Child Marriage in Africa

African governments should coordinate action to improve laws, education, health care, and public awareness to end child marriage. Forty percent of girls in sub-Saharan Africa marry before age 18, and African countries account for 15 of the 20 countries with the highest rates of child marriage. Child marriage has dire lifelong consequences, often severely reducing a girl’s ability to realize a wide range of human rights. Marrying early often ends a girl’s education, exposes her to domestic and sexual violence, increases serious health risks and death from early childbearing and HIV. It can also trap her in poverty. On November 26 and 27, the African Union held the first African Girls’ Summit on Ending Child Marriage to highlight the devastating effects of child marriage, call for legal reform, and share information about good practices.

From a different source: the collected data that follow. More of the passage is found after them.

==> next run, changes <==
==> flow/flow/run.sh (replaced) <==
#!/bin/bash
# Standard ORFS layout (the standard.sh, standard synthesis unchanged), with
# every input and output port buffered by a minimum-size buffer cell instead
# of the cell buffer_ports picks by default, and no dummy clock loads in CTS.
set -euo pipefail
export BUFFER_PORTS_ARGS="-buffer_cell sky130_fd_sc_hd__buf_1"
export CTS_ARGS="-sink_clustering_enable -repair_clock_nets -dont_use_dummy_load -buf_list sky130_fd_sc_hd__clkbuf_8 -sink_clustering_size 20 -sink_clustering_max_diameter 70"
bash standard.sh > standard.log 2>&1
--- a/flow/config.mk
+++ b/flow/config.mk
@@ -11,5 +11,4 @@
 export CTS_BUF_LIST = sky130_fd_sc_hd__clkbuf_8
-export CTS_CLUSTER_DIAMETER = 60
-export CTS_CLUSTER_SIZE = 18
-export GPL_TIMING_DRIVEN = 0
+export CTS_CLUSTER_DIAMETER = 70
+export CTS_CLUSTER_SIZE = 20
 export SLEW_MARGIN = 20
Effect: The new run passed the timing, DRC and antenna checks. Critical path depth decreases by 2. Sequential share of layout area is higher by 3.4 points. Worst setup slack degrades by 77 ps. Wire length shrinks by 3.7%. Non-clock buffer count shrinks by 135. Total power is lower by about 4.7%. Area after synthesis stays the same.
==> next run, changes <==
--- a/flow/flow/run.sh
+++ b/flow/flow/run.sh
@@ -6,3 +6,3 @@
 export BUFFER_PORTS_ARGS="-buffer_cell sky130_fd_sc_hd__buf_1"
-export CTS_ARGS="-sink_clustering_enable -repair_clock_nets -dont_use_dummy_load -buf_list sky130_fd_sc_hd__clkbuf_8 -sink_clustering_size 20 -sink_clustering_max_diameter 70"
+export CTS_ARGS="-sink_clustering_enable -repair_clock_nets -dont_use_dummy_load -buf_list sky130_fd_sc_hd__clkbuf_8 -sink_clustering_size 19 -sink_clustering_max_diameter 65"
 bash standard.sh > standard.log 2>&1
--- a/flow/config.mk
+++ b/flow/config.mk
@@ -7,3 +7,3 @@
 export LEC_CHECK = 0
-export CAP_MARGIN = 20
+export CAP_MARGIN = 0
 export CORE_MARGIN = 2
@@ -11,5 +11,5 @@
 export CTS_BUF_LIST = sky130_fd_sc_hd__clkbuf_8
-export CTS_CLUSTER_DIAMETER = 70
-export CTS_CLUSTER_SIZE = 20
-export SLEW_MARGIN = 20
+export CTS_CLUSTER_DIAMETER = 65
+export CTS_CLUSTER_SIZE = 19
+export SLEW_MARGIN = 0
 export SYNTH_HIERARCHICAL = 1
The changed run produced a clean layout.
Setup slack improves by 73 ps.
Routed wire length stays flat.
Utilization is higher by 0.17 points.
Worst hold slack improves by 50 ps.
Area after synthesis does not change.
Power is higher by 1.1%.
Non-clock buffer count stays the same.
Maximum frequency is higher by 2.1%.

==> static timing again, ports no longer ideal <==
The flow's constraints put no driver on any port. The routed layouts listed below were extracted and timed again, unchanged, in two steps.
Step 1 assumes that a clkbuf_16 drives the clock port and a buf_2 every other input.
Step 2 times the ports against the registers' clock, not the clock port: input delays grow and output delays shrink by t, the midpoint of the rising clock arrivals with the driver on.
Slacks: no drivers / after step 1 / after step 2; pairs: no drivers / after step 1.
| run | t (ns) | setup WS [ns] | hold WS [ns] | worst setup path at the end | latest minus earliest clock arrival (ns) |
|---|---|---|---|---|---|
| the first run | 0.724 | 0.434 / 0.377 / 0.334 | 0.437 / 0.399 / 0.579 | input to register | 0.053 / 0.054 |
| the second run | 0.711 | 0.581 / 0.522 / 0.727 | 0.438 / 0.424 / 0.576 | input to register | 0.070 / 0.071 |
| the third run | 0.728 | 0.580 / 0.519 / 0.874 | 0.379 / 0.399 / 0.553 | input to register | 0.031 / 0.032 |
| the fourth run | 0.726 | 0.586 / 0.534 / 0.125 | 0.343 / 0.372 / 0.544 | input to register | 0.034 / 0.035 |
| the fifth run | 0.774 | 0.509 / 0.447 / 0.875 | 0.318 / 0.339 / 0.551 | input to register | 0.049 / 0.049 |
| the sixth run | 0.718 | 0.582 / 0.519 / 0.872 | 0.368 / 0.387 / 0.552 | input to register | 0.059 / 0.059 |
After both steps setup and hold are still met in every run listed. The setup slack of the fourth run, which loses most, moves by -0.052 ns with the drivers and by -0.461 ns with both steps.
Background: an optimization exercise with open tools, aiming at small area. Do not read the settings as production practice. The RTL was checked by simulation tests, not by an equivalence proof against the original design. Power is estimated from default activity; no workload was simulated.

### design/flow/flow/run.sh
#!/bin/bash
# Standard synthesis, then every combinational cell swapped to its smallest
# drive strength, then the standard layout with ABC buffers removed, small
# port buffers and a clock tree of fewer, larger sink clusters without dummy
# loads. Each tool's output goes to its own log here.
set -euo pipefail
R=orfs/results/sky130hd/reg_file_mp/base
bash standard.sh synth > synth.log 2>&1
SYNTH_ODB=$R/1_synth.odb openroad -no_init -exit flow/downsize.tcl > downsize.log 2>&1
touch $R/1_synth.sdc
bash standard.sh REMOVE_ABC_BUFFERS=1 \
  'BUFFER_PORTS_ARGS=-buffer_cell sky130_fd_sc_hd__buf_1' \
  'CTS_ARGS=-sink_clustering_enable -repair_clock_nets -dont_use_dummy_load -buf_list sky130_fd_sc_hd__clkbuf_16 -sink_clustering_size 24 -sink_clustering_max_diameter 100' \
  finish > layout.log 2>&1
### design/flow/flow/downsize.tcl
# Swap every combinational cell of the synthesized netlist to the smallest
# drive strength of the same cell (same function and pins). Flip-flops, tie
# cells and everything that is not a plain sky130_fd_sc_hd cell are left alone.
# Later repair steps size up whatever timing, slew or capacitance needs.
set odb $::env(SYNTH_ODB)
read_db $odb
set db [ord::get_db]
set block [ord::get_db_block]

set masters [dict create]
foreach lib [$db getLibs] {
  foreach m [$lib getMasters] {
    if { [regexp {^sky130_fd_sc_hd__(\w+)_(\d+)$} [$m getName] -> base sz] } {
      dict lappend masters $base [list $sz [$m getWidth] $m]
    }
  }
}

proc best_master { variants } {
  set best ""
  foreach v $variants {
    lassign $v sz w m
    if { $best eq "" } { set best $v; continue }
    lassign $best bsz bw bm
    # narrowest first; among equals the strongest
    if { $w < $bw || ($w == $bw && $sz > $bsz) } {
      set best $v
    }
  }
  return [lindex $best 2]
}

set n 0
foreach inst [$block getInsts] {
  set name [[$inst getMaster] getName]
  if { ![regexp {^sky130_fd_sc_hd__(\w+)_(\d+)$} $name -> base sz] } { continue }
  if { [regexp {^(df|sdf|edf|sedf|dl|conb|tap|fill|decap|diode|clk)} $base] } { continue }
  set m [best_master [dict get $masters $base]]
  if { [$m getName] ne $name } {
    $inst swapMaster $m
    incr n
  }
}
puts "downsized $n instances"
write_db $odb
### design/flow/standard.sh
#!/bin/bash
# synth_recipe.tcl (not shown) runs the flow's synth.tcl, then flattens the netlist and writes it again
# the make line also repeats each setting of config.mk as NAME=value (left out here)
make -C /OpenROAD-flow-scripts/flow DESIGN_CONFIG=/design/flow/config.mk WORK_HOME=/design/flow/orfs CLKGATE_MAP_FILE= SYNTH_SCRIPT=/design/flow/synth_recipe.tcl "${@:-finish}"
### design/flow/config.mk
export PLATFORM = sky130hd
export DESIGN_NAME = reg_file_mp
export DESIGN_NICKNAME = reg_file_mp
export VERILOG_FILES = /design/flow/design.v
export SDC_FILE = /design/flow/constraint.sdc
export NUM_CORES = 8
export LEC_CHECK = 0
export CAP_MARGIN = 20
export CORE_MARGIN = 2
export CORE_UTILIZATION = 50
export PLACE_DENSITY = 0.65
export SLEW_MARGIN = 20
export SYNTH_HIERARCHICAL = 1
### design/flow/constraint.sdc
create_clock -name core_clock -period 7.0 [get_ports {clk}]
set_input_delay 1.4000 -clock core_clock [delete_from_list [all_inputs] [get_ports {clk}]]
set_output_delay 1.4000 -clock core_clock [all_outputs]
set_load 0.01 [all_outputs]
This is an optimization exercise on Yosys and OpenROAD, whose aim is small area, not a production implementation.
In this exercise RTL edits were held to simulation tests only and were not proved equivalent to the original.
Power figures rest on the tool's default switching activity, not on a simulated workload.

File: design.v
package att_pkg;
    typedef logic [31:0] t_temp;      
    typedef logic [16:0] t_pct;       
    typedef logic [15:0] t_factor;    
    typedef logic [23:0] t_runs;
    typedef logic [15:0] t_count;
    typedef logic [1:0]  t_status;
    typedef logic [2:0]  t_cfg_idx;
    typedef logic [31:0] t_cfg_data;
    localparam t_cfg_idx CfgStepInitial   = 3'd0;
    localparam t_cfg_idx CfgStepFactor    = 3'd1;
    localparam t_cfg_idx CfgStepMinimum   = 3'd2;
    localparam t_cfg_idx CfgPctLow        = 3'd3;
    localparam t_cfg_idx CfgPctHigh       = 3'd4;
    localparam t_cfg_idx CfgRunsBase      = 3'd5;
    localparam t_cfg_idx CfgRunsIncrement = 3'd6;
    localparam t_cfg_idx CfgRunsCeiling   = 3'd7;
    localparam t_status StatusContinue = 2'd0;
    localparam t_status StatusSettled  = 2'd1;
    localparam t_status StatusGaveUp   = 2'd2;
    localparam logic KindStart   = 1'b0;
    localparam logic KindMeasure = 1'b1;
    typedef struct packed {
        logic accept_start;
        logic accept_measure;
        logic adjust;
        logic move;
        logic shrink;
        logic sub;
        logic div_init;
        logic div_step;
        logic calc;
        logic load_out;
    } t_cmd;
    typedef struct packed {
        logic over_band;
        logic below_band;
        logic temp_le_step;
        logic temp_lt_step;
    } t_sts;
endpackage
module att_ctrl (
    input  logic          i_clk,
    input  logic          i_rst_n,
    input  logic          i_in_valid,
    input  logic          i_in_kind,
    output logic          o_in_ready,
    output logic          o_out_valid,
    input  logic          i_out_ready,
    output att_pkg::t_cmd o_cmd,
    input  att_pkg::t_sts i_sts
);
    typedef enum logic [9:0] {
        S_IDLE   = 10'b0000000001,
        S_ADJUST = 10'b0000000010,
        S_MOVE   = 10'b0000000100,
        S_SHRINK = 10'b0000001000,
        S_TEST   = 10'b0000010000,
        S_SUB    = 10'b0000100000,
        S_DIVI   = 10'b0001000000,
        S_DIV    = 10'b0010000000,
        S_CALC   = 10'b0100000000,
        S_FINISH = 10'b1000000000
    } t_state;
    t_state     r_state, n_state;
    logic       r_out_valid, n_out_valid;
    att_pkg::t_cmd       cmd;
    always_comb begin
        n_state     = r_state;
        n_out_valid = r_out_valid && !i_out_ready;
        cmd         = '0;
        case (r_state)
            S_IDLE: begin
                if (i_in_valid) begin
                    if (i_in_kind == att_pkg::KindStart) begin
                        cmd.accept_start = 1'b1;
                        n_state          = S_FINISH;
                    end else begin
                        cmd.accept_measure = 1'b1;
                        n_state            = S_ADJUST;
                    end
                end
            end
            S_ADJUST: begin
                cmd.adjust = 1'b1;
                n_state    = S_MOVE;
            end
            S_MOVE: begin
                cmd.move = 1'b1;
                if (i_sts.over_band) begin
                    n_state = S_DIVI;
                end else if (i_sts.below_band) begin
                    n_state = i_sts.temp_le_step ? S_SHRINK : S_SUB;
                end else begin
                    n_state = S_DIVI;
                end
            end
            S_SHRINK: begin
                cmd.shrink = 1'b1;
                n_state    = S_TEST;
            end
            S_TEST: begin
                n_state = i_sts.temp_lt_step ? S_SHRINK : S_SUB;
            end
            S_SUB: begin
                cmd.sub = 1'b1;
                n_state = S_DIVI;
            end
            S_DIVI: begin
                cmd.div_init = 1'b1;
                n_state      = S_DIV;
            end
            S_DIV: begin
                cmd.div_step = 1'b1;
                n_state      = S_CALC;
            end
            S_CALC: begin
                cmd.calc = 1'b1;
                n_state  = S_FINISH;
            end
            S_FINISH: begin
                if (!r_out_valid || i_out_ready) begin
                    cmd.load_out = 1'b1;
                    n_out_valid  = 1'b1;
                    n_state      = S_IDLE;
                end
            end
            default: begin
                n_state = S_IDLE;
            end
        endcase
    end
    always_ff @(posedge i_clk) begin
        if (!i_rst_n) begin
            r_state     <= S_IDLE;
            r_out_valid <= 1'b0;
        end else begin
            r_state     <= n_state;
            r_out_valid <= n_out_valid;
        end
    end
    assign o_in_ready  = (r_state == S_IDLE);
    assign o_out_valid = r_out_valid;
    assign o_cmd       = cmd;
endmodule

Other continent-wide initiatives, including the campaign to end child marriage, which began in 2014, and the appointments of an African Union special reporter on child marriage and of a goodwill ambassador for the African Union Campaign to End Child Marriage are all steps in the right direction. Now we just have to see these things move in action and see results. The results are needed and quickly, for everyday more children are forced into marriage and that is unjust. What do you think should be done?

Information based on a report from Human Rights Watch with Opinions from Raymond Iglesias, Youth Organizer, from Kids Meeting Kids.